(Stored items)
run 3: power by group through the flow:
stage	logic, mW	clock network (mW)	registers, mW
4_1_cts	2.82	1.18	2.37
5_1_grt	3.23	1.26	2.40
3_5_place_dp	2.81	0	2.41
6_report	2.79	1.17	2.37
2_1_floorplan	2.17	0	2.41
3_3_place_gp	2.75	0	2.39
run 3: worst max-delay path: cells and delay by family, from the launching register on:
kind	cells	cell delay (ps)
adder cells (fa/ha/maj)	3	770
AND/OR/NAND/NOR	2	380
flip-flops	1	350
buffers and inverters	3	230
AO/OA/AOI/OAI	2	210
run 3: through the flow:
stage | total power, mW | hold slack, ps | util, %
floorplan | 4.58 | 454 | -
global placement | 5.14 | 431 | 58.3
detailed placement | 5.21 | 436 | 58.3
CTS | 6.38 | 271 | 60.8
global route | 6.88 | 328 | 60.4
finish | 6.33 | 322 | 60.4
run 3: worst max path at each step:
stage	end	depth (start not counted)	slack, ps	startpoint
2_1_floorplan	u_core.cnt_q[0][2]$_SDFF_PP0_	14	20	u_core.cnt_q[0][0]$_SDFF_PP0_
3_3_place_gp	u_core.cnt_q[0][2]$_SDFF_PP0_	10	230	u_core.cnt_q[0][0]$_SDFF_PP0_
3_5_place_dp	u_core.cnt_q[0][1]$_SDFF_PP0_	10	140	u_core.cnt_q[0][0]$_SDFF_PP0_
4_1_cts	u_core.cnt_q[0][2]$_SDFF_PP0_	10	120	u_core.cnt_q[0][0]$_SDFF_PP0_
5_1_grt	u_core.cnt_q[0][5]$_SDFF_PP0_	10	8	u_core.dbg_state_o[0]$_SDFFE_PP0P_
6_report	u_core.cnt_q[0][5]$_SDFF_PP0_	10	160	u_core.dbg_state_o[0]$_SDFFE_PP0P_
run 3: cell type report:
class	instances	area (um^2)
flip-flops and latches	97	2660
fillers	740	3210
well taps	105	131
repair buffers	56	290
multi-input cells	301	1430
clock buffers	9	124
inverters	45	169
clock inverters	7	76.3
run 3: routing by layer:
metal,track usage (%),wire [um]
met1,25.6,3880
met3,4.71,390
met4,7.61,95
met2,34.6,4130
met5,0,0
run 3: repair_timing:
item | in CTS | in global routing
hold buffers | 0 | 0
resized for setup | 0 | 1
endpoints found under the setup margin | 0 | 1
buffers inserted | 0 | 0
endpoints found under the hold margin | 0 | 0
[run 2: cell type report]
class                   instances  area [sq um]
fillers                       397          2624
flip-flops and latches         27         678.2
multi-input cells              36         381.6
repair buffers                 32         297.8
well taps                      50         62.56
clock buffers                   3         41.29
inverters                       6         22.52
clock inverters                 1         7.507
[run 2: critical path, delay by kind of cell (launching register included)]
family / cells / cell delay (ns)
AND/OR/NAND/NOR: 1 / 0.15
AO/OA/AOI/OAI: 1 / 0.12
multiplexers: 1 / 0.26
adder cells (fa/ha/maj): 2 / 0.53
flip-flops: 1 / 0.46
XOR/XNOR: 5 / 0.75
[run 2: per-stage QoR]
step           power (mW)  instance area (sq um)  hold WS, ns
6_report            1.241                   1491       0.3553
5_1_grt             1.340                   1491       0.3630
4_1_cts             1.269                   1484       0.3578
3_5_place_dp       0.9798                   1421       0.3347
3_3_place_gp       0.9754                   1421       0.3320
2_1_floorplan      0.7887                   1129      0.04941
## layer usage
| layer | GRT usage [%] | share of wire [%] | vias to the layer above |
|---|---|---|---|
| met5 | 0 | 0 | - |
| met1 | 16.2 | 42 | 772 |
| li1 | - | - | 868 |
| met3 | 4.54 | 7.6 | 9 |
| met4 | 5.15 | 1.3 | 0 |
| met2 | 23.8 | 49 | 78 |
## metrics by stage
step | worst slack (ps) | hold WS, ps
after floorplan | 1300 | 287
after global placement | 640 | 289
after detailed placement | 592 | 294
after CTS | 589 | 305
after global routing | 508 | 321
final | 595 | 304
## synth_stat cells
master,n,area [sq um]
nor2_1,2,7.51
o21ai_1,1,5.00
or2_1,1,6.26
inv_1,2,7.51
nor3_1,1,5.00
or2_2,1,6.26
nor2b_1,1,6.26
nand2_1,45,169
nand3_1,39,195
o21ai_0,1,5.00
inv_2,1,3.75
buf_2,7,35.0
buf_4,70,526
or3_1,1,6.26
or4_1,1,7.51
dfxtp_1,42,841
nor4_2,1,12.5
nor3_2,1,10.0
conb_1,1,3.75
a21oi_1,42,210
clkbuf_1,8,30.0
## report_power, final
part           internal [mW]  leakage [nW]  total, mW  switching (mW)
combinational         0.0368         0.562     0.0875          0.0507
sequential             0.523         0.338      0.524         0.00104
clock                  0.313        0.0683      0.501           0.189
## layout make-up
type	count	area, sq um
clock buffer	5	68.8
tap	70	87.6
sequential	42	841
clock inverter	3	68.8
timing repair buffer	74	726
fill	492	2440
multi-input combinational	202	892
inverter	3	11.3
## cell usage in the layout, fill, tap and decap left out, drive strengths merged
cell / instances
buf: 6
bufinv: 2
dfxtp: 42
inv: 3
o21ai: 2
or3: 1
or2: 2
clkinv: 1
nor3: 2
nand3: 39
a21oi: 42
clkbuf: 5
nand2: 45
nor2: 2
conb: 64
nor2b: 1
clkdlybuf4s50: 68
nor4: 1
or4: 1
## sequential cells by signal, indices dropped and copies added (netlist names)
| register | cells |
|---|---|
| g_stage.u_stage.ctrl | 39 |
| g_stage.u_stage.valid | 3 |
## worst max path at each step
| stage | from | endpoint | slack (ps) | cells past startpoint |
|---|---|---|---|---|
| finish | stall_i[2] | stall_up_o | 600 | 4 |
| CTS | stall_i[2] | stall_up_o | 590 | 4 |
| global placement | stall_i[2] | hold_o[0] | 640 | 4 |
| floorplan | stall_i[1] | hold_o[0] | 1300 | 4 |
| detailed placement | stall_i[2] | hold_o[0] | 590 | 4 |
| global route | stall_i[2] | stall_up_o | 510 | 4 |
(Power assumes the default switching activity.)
--- src/rtl/object_mover_pkg.sv ---
// Shared types and screen constants for the object_mover sprite position generator.
package object_mover_pkg;

  typedef enum logic {ACTIVE, RESPAWN} mover_state_t;
  typedef enum logic {BND_CLAMP, BND_WRAP} bnd_mode_t;

  localparam int SCREEN_W = 640;
  localparam int SCREEN_H = 480;
  localparam int POS_W    = 32;

endpackage

--- src/rtl/object_mover_if.sv ---
// Control/status bundle between a frame/keyboard source and one object_mover instance.
interface object_mover_if;

  logic        startOfFrame;
  logic        hit;
  logic        right;
  logic        left;
  logic        up;
  logic        down;
  logic        wrapX;
  logic        wrapY;
  logic [10:0] topLeftX;
  logic [10:0] topLeftY;
  logic        active;
  logic        edgeHit;

  modport master (
    output startOfFrame, hit, right, left, up, down, wrapX, wrapY,
    input  topLeftX, topLeftY, active, edgeHit
  );

  modport slave (
    input  startOfFrame, hit, right, left, up, down, wrapX, wrapY,
    output topLeftX, topLeftY, active, edgeHit
  );

endinterface

--- src/rtl/object_mover_axis.sv ---
// One fixed-point axis (module mover_axis): velocity, position and limit handling.
// Define OBJECT_MOVER_ACCEL_EN for ramped velocity instead of instant speed.
module mover_axis
  import object_mover_pkg::*;
#(
  parameter int DATA_W    = POS_W,
  parameter int FRAC_BITS = 6,
  parameter int INIT      = 320,
  parameter int SPEED     = 128,
  parameter int MIN       = 0,
`ifdef OBJECT_MOVER_ACCEL_EN
  parameter int ACCEL     = 16,
`endif
  parameter int MAX       = 639
) (
  input  logic        clk,
  input  logic        resetN,
  input  logic        update_i,
  input  logic        load_i,
  input  logic        neg_i,
  input  logic        pos_i,
  input  bnd_mode_t   wrap_i,
  output logic [10:0] pos_out_o,
  output logic        edge_o
);

  localparam logic signed [DATA_W-1:0] INIT_S  = DATA_W'(INIT * (2 ** FRAC_BITS));
  localparam logic signed [DATA_W-1:0] SPD_S   = DATA_W'(SPEED);
  localparam logic signed [DATA_W-1:0] MIN_S   = DATA_W'(MIN * (2 ** FRAC_BITS));
  localparam logic signed [DATA_W-1:0] MAX_S   = DATA_W'(MAX * (2 ** FRAC_BITS));
  localparam logic signed [DATA_W-1:0] RANGE_S = DATA_W'((MAX - MIN + 1) * (2 ** FRAC_BITS));
`ifdef OBJECT_MOVER_ACCEL_EN
  localparam logic signed [DATA_W-1:0] ACC_S   = DATA_W'(ACCEL);
`endif

  logic signed [DATA_W-1:0] pos_q, pos_d;
  logic signed [DATA_W-1:0] vel_q, vel_d;
  logic signed [DATA_W-1:0] target;
  logic signed [DATA_W-1:0] sum;
  logic                     edge_q, edge_d;
`ifdef OBJECT_MOVER_ACCEL_EN
  logic signed [DATA_W-1:0] vel_step;

  function automatic logic signed [DATA_W-1:0] step_toward(
    input logic signed [DATA_W-1:0] v,
    input logic signed [DATA_W-1:0] t
  );
    if (t > v)      return ((t - v) > ACC_S) ? v + ACC_S : t;
    else if (t < v) return ((v - t) > ACC_S) ? v - ACC_S : t;
    else            return v;
  endfunction
`endif

  function automatic logic out_of_range(input logic signed [DATA_W-1:0] v);
    return (v > MAX_S) || (v < MIN_S);
  endfunction

  // Landing exactly on a limit stays put; only strict overshoot is clamped or wrapped.
  function automatic logic signed [DATA_W-1:0] apply_bounds(
    input logic signed [DATA_W-1:0] v,
    input bnd_mode_t                mode
  );
    if (v > MAX_S) return (mode == BND_WRAP) ? v - RANGE_S : MAX_S;
    if (v < MIN_S) return (mode == BND_WRAP) ? v + RANGE_S : MIN_S;
    return v;
  endfunction

  always_comb begin
    if (pos_i && !neg_i)      target = SPD_S;
    else if (neg_i && !pos_i) target = -SPD_S;
    else                      target = '0;
  end

  always_comb begin
`ifdef OBJECT_MOVER_ACCEL_EN
    vel_step = step_toward(vel_q, target);
    sum      = pos_q + vel_step;
    vel_d    = update_i ? vel_step : vel_q;
`else
    sum      = pos_q + vel_q;
    vel_d    = target;
`endif
    pos_d  = pos_q;
    edge_d = 1'b0;
    if (update_i) begin
      pos_d  = apply_bounds(sum, wrap_i);
      edge_d = out_of_range(sum);
`ifdef OBJECT_MOVER_ACCEL_EN
      if (out_of_range(sum) && (wrap_i == BND_CLAMP)) vel_d = '0;
`endif
    end
    if (load_i) begin
      pos_d  = INIT_S;
      vel_d  = '0;
      edge_d = 1'b0;
    end
  end

  always_ff @(posedge clk or negedge resetN) begin
    if (!resetN) begin
      pos_q  <= INIT_S;
      vel_q  <= '0;
      edge_q <= 1'b0;
    end else begin
      pos_q  <= pos_d;
      vel_q  <= vel_d;
      edge_q <= edge_d;
    end
  end

  assign pos_out_o = 11'(pos_q >>> FRAC_BITS);
  assign edge_o    = edge_q;

endmodule

--- src/rtl/object_mover.sv ---
// Two-axis sprite mover with hit-triggered frozen respawn period.
// Optional macro OBJECT_MOVER_ACCEL_EN selects ramped velocity in both axes.
module object_mover
  import object_mover_pkg::*;
#(
  parameter int INITIAL_X      = 320,
  parameter int INITIAL_Y      = 450,
  parameter int X_SPEED        = 128,
  parameter int Y_SPEED        = 0,
  parameter int FRAC_BITS      = 6,
  parameter int MIN_X          = 0,
  parameter int MAX_X          = SCREEN_W - 1,
  parameter int MIN_Y          = 0,
  parameter int MAX_Y          = SCREEN_H - 1,
`ifdef OBJECT_MOVER_ACCEL_EN
  parameter int ACCEL          = 16,
`endif
  parameter int RESPAWN_FRAMES = 60
) (
  input  logic          clk,
  input  logic          resetN,
  object_mover_if.slave bus
);

  localparam int CNT_W = (RESPAWN_FRAMES > 0) ? $clog2(RESPAWN_FRAMES + 1) : 1;

  mover_state_t     state_q;
  logic [CNT_W-1:0] cnt_q;
  logic             active_q;
  logic             is_active;
  logic             load;
  logic             update;
  logic             edge_x, edge_y;

  // Hit takes priority over a coincident frame update; keys are masked while respawning.
  assign is_active = (state_q == ACTIVE);
  assign load      = is_active && bus.hit;
  assign update    = is_active && bus.startOfFrame && !bus.hit;

  always_ff @(posedge clk or negedge resetN) begin
    if (!resetN) begin
      state_q  <= ACTIVE;
      cnt_q    <= '0;
      active_q <= 1'b1;
    end else begin
      case (state_q)
        ACTIVE: begin
          if (bus.hit) begin
            state_q  <= RESPAWN;
            cnt_q    <= CNT_W'(RESPAWN_FRAMES);
            active_q <= 1'b0;
          end
        end
        RESPAWN: begin
          if (cnt_q == '0) begin
            state_q  <= ACTIVE;
            active_q <= 1'b1;
          end else if (bus.startOfFrame) begin
            cnt_q <= cnt_q - 1'b1;
          end
        end
        default: begin
          state_q  <= ACTIVE;
          active_q <= 1'b1;
        end
      endcase
    end
  end

  mover_axis #(
    .FRAC_BITS (FRAC_BITS),
    .INIT      (INITIAL_X),
    .SPEED     (X_SPEED),
    .MIN       (MIN_X),
`ifdef OBJECT_MOVER_ACCEL_EN
    .ACCEL     (ACCEL),
`endif
    .MAX       (MAX_X)
  ) u_axis_x (
    .clk       (clk),
    .resetN    (resetN),
    .update_i  (update),
    .load_i    (load),
    .neg_i     (bus.left  && is_active),
    .pos_i     (bus.right && is_active),
    .wrap_i    (bnd_mode_t'(bus.wrapX)),
    .pos_out_o (bus.topLeftX),
    .edge_o    (edge_x)
  );

  mover_axis #(
    .FRAC_BITS (FRAC_BITS),
    .INIT      (INITIAL_Y),
    .SPEED     (Y_SPEED),
    .MIN       (MIN_Y),
`ifdef OBJECT_MOVER_ACCEL_EN
    .ACCEL     (ACCEL),
`endif
    .MAX       (MAX_Y)
  ) u_axis_y (
    .clk       (clk),
    .resetN    (resetN),
    .update_i  (update),
    .load_i    (load),
    .neg_i     (bus.up   && is_active),
    .pos_i     (bus.down && is_active),
    .wrap_i    (bnd_mode_t'(bus.wrapY)),
    .pos_out_o (bus.topLeftY),
    .edge_o    (edge_y)
  );

  assign bus.active  = active_q;
  assign bus.edgeHit = edge_x | edge_y;

endmodule

--- src/flat_wrapper.sv ---
// flat-port wrapper written by rule: the top's interface ports become plain ports
module object_mover_flat import object_mover_pkg::*;
#(
  parameter int INITIAL_X      = 320,
  parameter int INITIAL_Y      = 450,
  parameter int X_SPEED        = 128,
  parameter int Y_SPEED        = 0,
  parameter int FRAC_BITS      = 6,
  parameter int MIN_X          = 0,
  parameter int MAX_X          = SCREEN_W - 1,
  parameter int MIN_Y          = 0,
  parameter int MAX_Y          = SCREEN_H - 1,

  parameter int RESPAWN_FRAMES = 60
)
  (clk, resetN, bus_startOfFrame, bus_hit, bus_right, bus_left, bus_up, bus_down, bus_wrapX, bus_wrapY, bus_topLeftX, bus_topLeftY, bus_active, bus_edgeHit);
  object_mover_if bus_i ();
  input  logic clk;
  input  logic resetN;
  input wire logic [$bits(bus_i.startOfFrame)-1:0] bus_startOfFrame;
  input wire logic [$bits(bus_i.hit)-1:0] bus_hit;
  input wire logic [$bits(bus_i.right)-1:0] bus_right;
  input wire logic [$bits(bus_i.left)-1:0] bus_left;
  input wire logic [$bits(bus_i.up)-1:0] bus_up;
  input wire logic [$bits(bus_i.down)-1:0] bus_down;
  input wire logic [$bits(bus_i.wrapX)-1:0] bus_wrapX;
  input wire logic [$bits(bus_i.wrapY)-1:0] bus_wrapY;
  output wire logic [$bits(bus_i.topLeftX)-1:0] bus_topLeftX;
  output wire logic [$bits(bus_i.topLeftY)-1:0] bus_topLeftY;
  output wire logic [$bits(bus_i.active)-1:0] bus_active;
  output wire logic [$bits(bus_i.edgeHit)-1:0] bus_edgeHit;
  assign bus_i.startOfFrame = bus_startOfFrame;
  assign bus_i.hit = bus_hit;
  assign bus_i.right = bus_right;
  assign bus_i.left = bus_left;
  assign bus_i.up = bus_up;
  assign bus_i.down = bus_down;
  assign bus_i.wrapX = bus_wrapX;
  assign bus_i.wrapY = bus_wrapY;
  assign bus_topLeftX = bus_i.topLeftX;
  assign bus_topLeftY = bus_i.topLeftY;
  assign bus_active = bus_i.active;
  assign bus_edgeHit = bus_i.edgeHit;
  object_mover #(.INITIAL_X(INITIAL_X), .INITIAL_Y(INITIAL_Y), .X_SPEED(X_SPEED), .Y_SPEED(Y_SPEED), .FRAC_BITS(FRAC_BITS), .MIN_X(MIN_X), .MAX_X(MAX_X), .MIN_Y(MIN_Y), .MAX_Y(MAX_Y), .RESPAWN_FRAMES(RESPAWN_FRAMES)) u_core (.clk(clk), .resetN(resetN), .bus(bus_i));
endmodule
--- config.mk ---
export PLATFORM = sky130hd
export DESIGN_NAME = object_mover_flat
export DESIGN_NICKNAME = d
export VERILOG_FILES = /design/src/rtl/object_mover_pkg.sv /design/src/rtl/object_mover_if.sv /design/src/rtl/object_mover_axis.sv /design/src/rtl/object_mover.sv /design/src/flat_wrapper.sv
export SDC_FILE = /design/constraint.sdc
export NUM_CORES = 1
export LEC_CHECK = 0
export BUFFER_PORTS_ARGS = -buffer_cell sky130_fd_sc_hd__buf_2
export CORE_MARGIN = 5
export CORE_UTILIZATION = 63
export CTS_CLUSTER_SIZE = 14
export DETAILED_ROUTE_END_ITERATION = 6
export PLACE_DENSITY = 0.88
export SYNTH_ARGS = -nofsm -noshare
export SYNTH_HDL_FRONTEND = slang
export SYNTH_SLANG_ARGS = --single-unit
export TNS_END_PERCENT = 100
--- constraint.sdc ---
create_clock -name clk -period 4.6 [get_ports clk]
set_input_delay 0.46 -clock clk [delete_from_list [all_inputs] [get_ports clk]]
set_output_delay 0.46 -clock clk [all_outputs]
set_load 0.02 [all_outputs]
==> results.ini <==
[outcome]
outcome=finished, final reports clean

[route]
drt_first_pass_iters=5
avgViaCountPerCell=6.51
ant_nets=0
drcViolationCount=0
drtIter0Drc=532
routed_wl_mm=16.4
wire_per_inst_um=17.8
vias=5986

[clocking]
post-cts-setup-buffers=0
cts_hold_buf=0
cts.sinks=70
clock_latency_ns=0.36
cts_tree=built
cts.reportedPaths.clkPinSlew_ns=0.09
h-tree-depth=3
root_buffer=clkbuf_8
clock_path_buffers=2
cts_buffers=9
ctsResizeCount=0

[critical_path]
cp-end-kind=register
worstPathArrival_ns=4.46
crit-reg2reg-launch=u_core.u_axis_x.vel_q[30]
reg2reg_depth=12
cp_common_cell=a2111oi_4
r2r_setup_slack_ns=0.41
worst-setup-path-type=reg -> reg
worstSetupStartpointType=register
worstReg2RegEnd=u_core.u_axis_x.pos_q[23]
cp_slowest_cell=dfrtp_1
cp_data_required_time_ns=4.87
crit_chain=buf_4 -> ha_1 -> nand4_1 -> a2111oi_4 -> a22oi_4 -> a2111oi_4 -> o21ai_2 -> a221oi_4 -> nand4_4 -> o21ai_4 -> or4b_1 -> a31oi_1
critical-path-max-stage-delay_ns=0.50
cp_top_family=compound AO/OA/AOI/OAI gates
crit_start=u_core.u_axis_x.vel_q[30]
cp_max_fo=12
cp_num_buf_inv=1

[power]
p_clk_share_pct=15.5
share_seq_of_total_power_pct=29.8
vdd_drop_max_mv=0.313
p_int_mw=1.77
switching_share_pct=47.1
cellLeakagePower_nw=2.80
pwr_density_cell_mw_per_mm2=503
p_switching_mw=1.57
p_comb_share_pct=54.7

[global_routing]
track_usage_pct=26.3
antenna_found_initial=0
grt_start_max_net_pins=39
grt_pass1_wl_mm=27.2
grt_overflow=0
grt_pass1_vias=5724

[timing]
slew_violations=0
tightest_slew_ns=0.860
fin_skew_ns=0.0135
fin_tns_setup_ns=0
min_period_ns=4.19
hold_slack_ns=0.160
max_freq_mhz=239
grt_setup_unrepaired=no
setup_viol=0
finalCritPeriodShare_pct=91.0
hold_viol=0
relSlewSlack_pct=42.6

[die]
die_y_um=111
io_pins=34
num_rows=36
fp.dieArea_mm2=0.0123
initial_utilization_pct=64.9
core_mm2=0.00986
die_width_um=111

[hold_path]
min_path_type=in -> async

[logic_synthesis]
syn-num-nets=832
synth-edff-count=0
synth.yosys.seq_area_share_pct=27.5
ys_ff_latch=70
async_flop_share_pct=100
avgSynthCellArea_um2=8.11
synth_cell_types=94
syn_inst=789
yosys_warnings=0
synth_top_flop_cell=dfrtp_1
syn_area_mm2=0.00640

[final_layout]
final_layout_size_suffix_gt1_share_pct=14.2
antennaDiodeCount=0
ff_latch_area_mm2=0.00176
final_common_cell=nand2_1
area_growth_pct=3.89
nets=825
postLayoutCellArea_mm2=0.00665
postLayoutCoreUtil_pct=67.4
multi_input_area_mm2=0.00423
layout_common_cells=103 x nand2_1, 67 x o21ai_0, 63 x dfrtp_1, 62 x nor2_1, 54 x a21oi_1
n_fill_cell=811

[flow_run]
cap_violations=0

[placement]
post-dp-hpwl_mm=12.0
gp_congestion=0.969
dpl-instance-area_mm2=0.00645
io_buffer_count=31

[kinds of logic (layout without fill, tap and decap cells)]
group | after synthesis | after routing | synth area share (%)
adder cells (fa/ha/maj) | 33 | 33 | 6.57
multiplexers | 7 | 7 | 1.13
buffers and inverters | 76 | 73 | 6.45
flip-flops | 70 | 70 | 27.5
AND/OR/NAND/NOR | 314 | 314 | 25.0
XOR/XNOR | 32 | 32 | 4.79
AO/OA/AOI/OAI | 257 | 257 | 28.6
[cell type report]
cell class,instances,area share (%)
multi-input cells,643,63.6
flip-flops and latches,70,26.5
repair buffers,42,3.57
well taps,133,2.50
clock buffers,10,2.07
clock inverters,5,0.903
inverters,16,0.903
[per-layer routing]
| metal | track usage (%) | up-vias | part of all wire, % |
|---|---|---|---|
| li1 | - | 2883 | - |
| met1 | 33.0 | 2806 | 42 |
| met2 | 44.5 | 246 | 47 |
| met3 | 3.77 | 51 | 7.3 |
| met4 | 12.4 | 0 | 3.4 |
| met5 | 0 | - | 0 |
[power by group through the flow]
| stage | logic (mW) | clock network [mW] | registers (mW) |
|---|---|---|---|
| floorplan | 1.56 | 0 | 0.923 |
| finish | 1.83 | 0.518 | 0.997 |
| global placement | 1.74 | 0 | 0.991 |
| CTS | 1.80 | 0.521 | 0.992 |
| global route | 1.99 | 0.550 | 1.03 |
| detailed placement | 1.79 | 0 | 1.00 |
[cell usage after synthesis, types with 4 or more instances]
| cell type | count | area [µm²] |
|---|---|---|
| dfrtp_1 | 63 | 1580 |
| nor2_1 | 62 | 233 |
| o31ai_1 | 16 | 120 |
| o21ai_0 | 67 | 335 |
| or4_1 | 4 | 30.0 |
| a31oi_1 | 8 | 50.1 |
| xor2_1 | 9 | 78.8 |
| o21a_1 | 9 | 67.6 |
| xnor2_1 | 21 | 184 |
| nand3_1 | 16 | 80.1 |
| nor2b_1 | 26 | 163 |
| a211oi_1 | 7 | 52.6 |
| buf_4 | 25 | 188 |
| a21oi_2 | 6 | 52.6 |
| a2bb2oi_1 | 4 | 35.0 |
| nor4_1 | 9 | 56.3 |
| o21ai_2 | 4 | 35.0 |
| and3_1 | 6 | 37.5 |
| o21ai_1 | 8 | 40.0 |
| buf_6 | 4 | 45.0 |
| dfstp_2 | 7 | 184 |
| a32oi_1 | 4 | 35.0 |
| nand4_1 | 13 | 81.3 |
| ha_1 | 32 | 400 |
| a22oi_1 | 7 | 52.6 |
| o211ai_1 | 8 | 60.1 |
| nand2b_1 | 8 | 50.1 |
| nand2_1 | 103 | 387 |
| inv_1 | 16 | 60.1 |
| a221oi_1 | 4 | 35.0 |
| a21oi_1 | 54 | 270 |
| and2_1 | 9 | 56.3 |
| nor3_1 | 28 | 140 |
| clkbuf_1 | 28 | 105 |
| mux2i_1 | 5 | 50.1 |
[flip-flops by register name, summed over array words and instances, names as in the netlist]
name                    count
u_core.state_q              1
u_core.u_axis_y.pos_q      32
u_core.bus.active           1
u_core.u_axis_x.edge_o      1
u_core.u_axis_x.vel_q       2
u_core.u_axis_x.pos_q      26
u_core.cnt_q                6
u_core.u_axis_y.edge_o      1
[stage by stage]
stage | instances | setup slack, ns | total power, mW
after global routing | 919 | 0.160 | 3.57
after detailed placement | 904 | 0.479 | 2.79
after CTS | 919 | 0.440 | 3.31
after global placement | 904 | 0.566 | 2.73
final | 919 | 0.413 | 3.34
after floorplan | 789 | 0.644 | 2.48
[how the worst max path moves through the flow]
stage	to	slack (ns)	cells after the start
floorplan	u_core.u_axis_x.pos_q[25]	0.64	15
global placement	u_core.u_axis_x.pos_q[23]	0.57	12
detailed placement	u_core.u_axis_x.pos_q[23]	0.48	12
CTS	u_core.u_axis_x.pos_q[23]	0.44	12
global route	u_core.u_axis_x.pos_q[30]	0.16	13
finish	u_core.u_axis_x.pos_q[23]	0.41	12
Power figures use the tool's default switching activity.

_Aim of the exercise_. Go through the data above and copy each line that holds the word "endpoints".

_Output for this exercise_.
endpoints found under the setup margin | 0 | 1
endpoints found under the hold margin | 0 | 0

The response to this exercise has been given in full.